▸ **The data**
<file path="src/rtl/shared_reg_arbiter_pkg.sv">
// Shared types and helpers for the shared-register arbiter.
package shared_reg_arbiter_pkg;

  // Arbitration state: free round-robin, or owned by a locked requester.
  typedef enum logic {
    ST_IDLE   = 1'b0,
    ST_LOCKED = 1'b1
  } arb_state_e;

  // Round-robin successor of idx, wrapping at n (never returns a value >= n).
  function automatic int unsigned rr_next(input int unsigned idx, input int unsigned n);
    if (idx + 1 >= n) return 0;
    return idx + 1;
  endfunction

endpackage

</file>
<file path="src/rtl/shared_reg_arbiter_rr_pick.sv">
// Combinational round-robin picker: first set request at or above ptr, wrapping.
module rr_pick #(
  parameter int unsigned NREQ = 4
) (
  input  logic [NREQ-1:0]         i_req,
  input  logic [$clog2(NREQ)-1:0] i_ptr,
  output logic [NREQ-1:0]         o_grant,
  output logic [$clog2(NREQ)-1:0] o_idx,
  output logic                    o_valid
);

  localparam int unsigned IW = $clog2(NREQ);

  int unsigned   w_sum;
  logic [IW-1:0] w_cand;

  // Scan NREQ candidates starting at ptr; the first hit wins.
  always_comb begin
    o_grant = '0;
    o_idx   = '0;
    o_valid = 1'b0;
    w_sum   = 0;
    w_cand  = '0;
    for (int unsigned k = 0; k < NREQ; k++) begin
      w_sum = 32'(i_ptr) + k;
      if (w_sum >= NREQ) w_sum = w_sum - NREQ;
      w_cand = IW'(w_sum);
      if (!o_valid && i_req[w_cand]) begin
        o_valid         = 1'b1;
        o_idx           = w_cand;
        o_grant[w_cand] = 1'b1;
      end
    end
  end

endmodule

</file>
<file path="src/rtl/shared_reg_arbiter.sv">
// Owns one shared register; arbitrates load and round-robin/locked requester writes.
module shared_reg_arbiter
  import shared_reg_arbiter_pkg::*;
#(
  parameter int unsigned NREQ  = 4,
  parameter int unsigned WIDTH = 8
) (
  input  logic                    clk,
  input  logic                    reset_n,
  input  logic [NREQ-1:0]         ReqValid,
  input  logic [NREQ-1:0]         ReqLock,
  input  logic [NREQ*WIDTH-1:0]   ReqData,
  output logic [NREQ-1:0]         ReqReady,
  input  logic                    LoadReq,
  input  logic [WIDTH-1:0]        LoadVal,
  output logic [WIDTH-1:0]        Q,
  output logic [$clog2(NREQ)-1:0] GrantIdx,
  output logic                    Locked
);

  localparam int unsigned IW = $clog2(NREQ);

  arb_state_e    r_state, w_state_nxt;
  logic [IW-1:0] r_ptr, w_ptr_nxt;
  logic [IW-1:0] r_owner, w_owner_nxt;
  logic [WIDTH-1:0] r_q;
  logic [IW-1:0] r_grant_idx;
  logic          r_locked;

  logic [NREQ-1:0] w_pick_grant;
  logic [IW-1:0]   w_pick_idx;
  logic            w_pick_valid;
  logic            w_wr_en;
  logic [IW-1:0]   w_wr_idx;
  logic [WIDTH-1:0] w_wr_data;

  rr_pick #(.NREQ(NREQ)) u_pick (
    .i_req   (ReqValid),
    .i_ptr   (r_ptr),
    .o_grant (w_pick_grant),
    .o_idx   (w_pick_idx),
    .o_valid (w_pick_valid)
  );

  // Next-state and handshake decode; a load freezes all arbitration state.
  always_comb begin
    w_state_nxt = r_state;
    w_ptr_nxt   = r_ptr;
    w_owner_nxt = r_owner;
    w_wr_en     = 1'b0;
    w_wr_idx    = r_owner;
    ReqReady    = '0;
    if (!LoadReq) begin
      case (r_state)
        ST_IDLE: begin
          if (w_pick_valid) begin
            ReqReady  = w_pick_grant;
            w_wr_en   = 1'b1;
            w_wr_idx  = w_pick_idx;
            w_ptr_nxt = IW'(rr_next(32'(w_pick_idx), NREQ));
            if (ReqLock[w_pick_idx]) begin
              w_state_nxt = ST_LOCKED;
              w_owner_nxt = w_pick_idx;
            end
          end
        end
        ST_LOCKED: begin
          if (ReqValid[r_owner]) begin
            ReqReady[r_owner] = 1'b1;
            w_wr_en           = 1'b1;
            if (!ReqLock[r_owner]) begin
              w_state_nxt = ST_IDLE;
              w_ptr_nxt   = IW'(rr_next(32'(r_owner), NREQ));
            end
          end else if (!ReqLock[r_owner]) begin
            w_state_nxt = ST_IDLE;
          end
        end
        default: w_state_nxt = ST_IDLE;
      endcase
    end
  end

  // Write-data mux for the accepted requester.
  always_comb begin
    w_wr_data = '0;
    for (int unsigned i = 0; i < NREQ; i++) begin
      if (w_wr_idx == IW'(i)) w_wr_data = ReqData[i*WIDTH +: WIDTH];
    end
  end

  // Arbitration state registers.
  always_ff @(posedge clk or negedge reset_n) begin
    if (!reset_n) begin
      r_state  <= ST_IDLE;
      r_ptr    <= '0;
      r_owner  <= '0;
      r_locked <= 1'b0;
    end else begin
      r_state  <= w_state_nxt;
      r_ptr    <= w_ptr_nxt;
      r_owner  <= w_owner_nxt;
      r_locked <= (w_state_nxt == ST_LOCKED);
    end
  end

  // Shared register with load > requester-write priority, plus grant index.
  always_ff @(posedge clk or negedge reset_n) begin
    if (!reset_n) begin
      r_q         <= '0;
      r_grant_idx <= '0;
    end else if (LoadReq) begin
      r_q <= LoadVal;
    end else if (w_wr_en) begin
      r_q         <= w_wr_data;
      r_grant_idx <= w_wr_idx;
    end
  end

  assign Q        = r_q;
  assign GrantIdx = r_grant_idx;
  assign Locked   = r_locked;

endmodule

</file>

▸ **Directions for this task**
Find the lines above holding the word "unsigned" and show them.

▸ **Response**
  function automatic int unsigned rr_next(input int unsigned idx, input int unsigned n);
  parameter int unsigned NREQ = 4
  localparam int unsigned IW = $clog2(NREQ);
  int unsigned   w_sum;
    for (int unsigned k = 0; k < NREQ; k++) begin
  parameter int unsigned NREQ  = 4,
  parameter int unsigned WIDTH = 8
  localparam int unsigned IW = $clog2(NREQ);
    for (int unsigned i = 0; i < NREQ; i++) begin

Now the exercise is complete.